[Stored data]
———

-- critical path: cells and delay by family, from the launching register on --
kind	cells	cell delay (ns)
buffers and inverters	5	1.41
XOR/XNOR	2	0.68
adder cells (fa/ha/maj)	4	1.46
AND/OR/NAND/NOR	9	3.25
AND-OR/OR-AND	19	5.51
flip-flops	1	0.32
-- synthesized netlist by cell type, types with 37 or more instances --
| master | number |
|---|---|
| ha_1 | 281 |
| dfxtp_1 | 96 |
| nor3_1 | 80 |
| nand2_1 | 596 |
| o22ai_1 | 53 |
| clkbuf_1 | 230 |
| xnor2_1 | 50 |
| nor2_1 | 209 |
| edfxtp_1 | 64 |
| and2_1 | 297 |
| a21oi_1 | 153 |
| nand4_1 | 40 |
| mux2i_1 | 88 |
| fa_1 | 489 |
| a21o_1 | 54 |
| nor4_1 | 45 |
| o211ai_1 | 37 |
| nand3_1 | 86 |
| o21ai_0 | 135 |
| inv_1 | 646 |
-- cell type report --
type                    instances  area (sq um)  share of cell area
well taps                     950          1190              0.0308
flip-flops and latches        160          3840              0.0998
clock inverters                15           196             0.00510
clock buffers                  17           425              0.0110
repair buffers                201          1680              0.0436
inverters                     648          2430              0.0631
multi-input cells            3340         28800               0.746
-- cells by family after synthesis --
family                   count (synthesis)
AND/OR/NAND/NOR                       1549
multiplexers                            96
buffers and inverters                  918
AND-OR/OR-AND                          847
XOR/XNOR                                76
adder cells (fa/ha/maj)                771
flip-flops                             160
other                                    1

———

**WHAT IS EXPECTED:**
Write the entries out again, exactly and completely.

**SOLUTION BELOW:**
-- critical path: cells and delay by family, from the launching register on --
kind	cells	cell delay (ns)
buffers and inverters	5	1.41
XOR/XNOR	2	0.68
adder cells (fa/ha/maj)	4	1.46
AND/OR/NAND/NOR	9	3.25
AND-OR/OR-AND	19	5.51
flip-flops	1	0.32
-- synthesized netlist by cell type, types with 37 or more instances --
| master | number |
|---|---|
| ha_1 | 281 |
| dfxtp_1 | 96 |
| nor3_1 | 80 |
| nand2_1 | 596 |
| o22ai_1 | 53 |
| clkbuf_1 | 230 |
| xnor2_1 | 50 |
| nor2_1 | 209 |
| edfxtp_1 | 64 |
| and2_1 | 297 |
| a21oi_1 | 153 |
| nand4_1 | 40 |
| mux2i_1 | 88 |
| fa_1 | 489 |
| a21o_1 | 54 |
| nor4_1 | 45 |
| o211ai_1 | 37 |
| nand3_1 | 86 |
| o21ai_0 | 135 |
| inv_1 | 646 |
-- cell type report --
type                    instances  area (sq um)  share of cell area
well taps                     950          1190              0.0308
flip-flops and latches        160          3840              0.0998
clock inverters                15           196             0.00510
clock buffers                  17           425              0.0110
repair buffers                201          1680              0.0436
inverters                     648          2430              0.0631
multi-input cells            3340         28800               0.746
-- cells by family after synthesis --
family                   count (synthesis)
AND/OR/NAND/NOR                       1549
multiplexers                            96
buffers and inverters                  918
AND-OR/OR-AND                          847
XOR/XNOR                                76
adder cells (fa/ha/maj)                771
flip-flops                             160
other                                    1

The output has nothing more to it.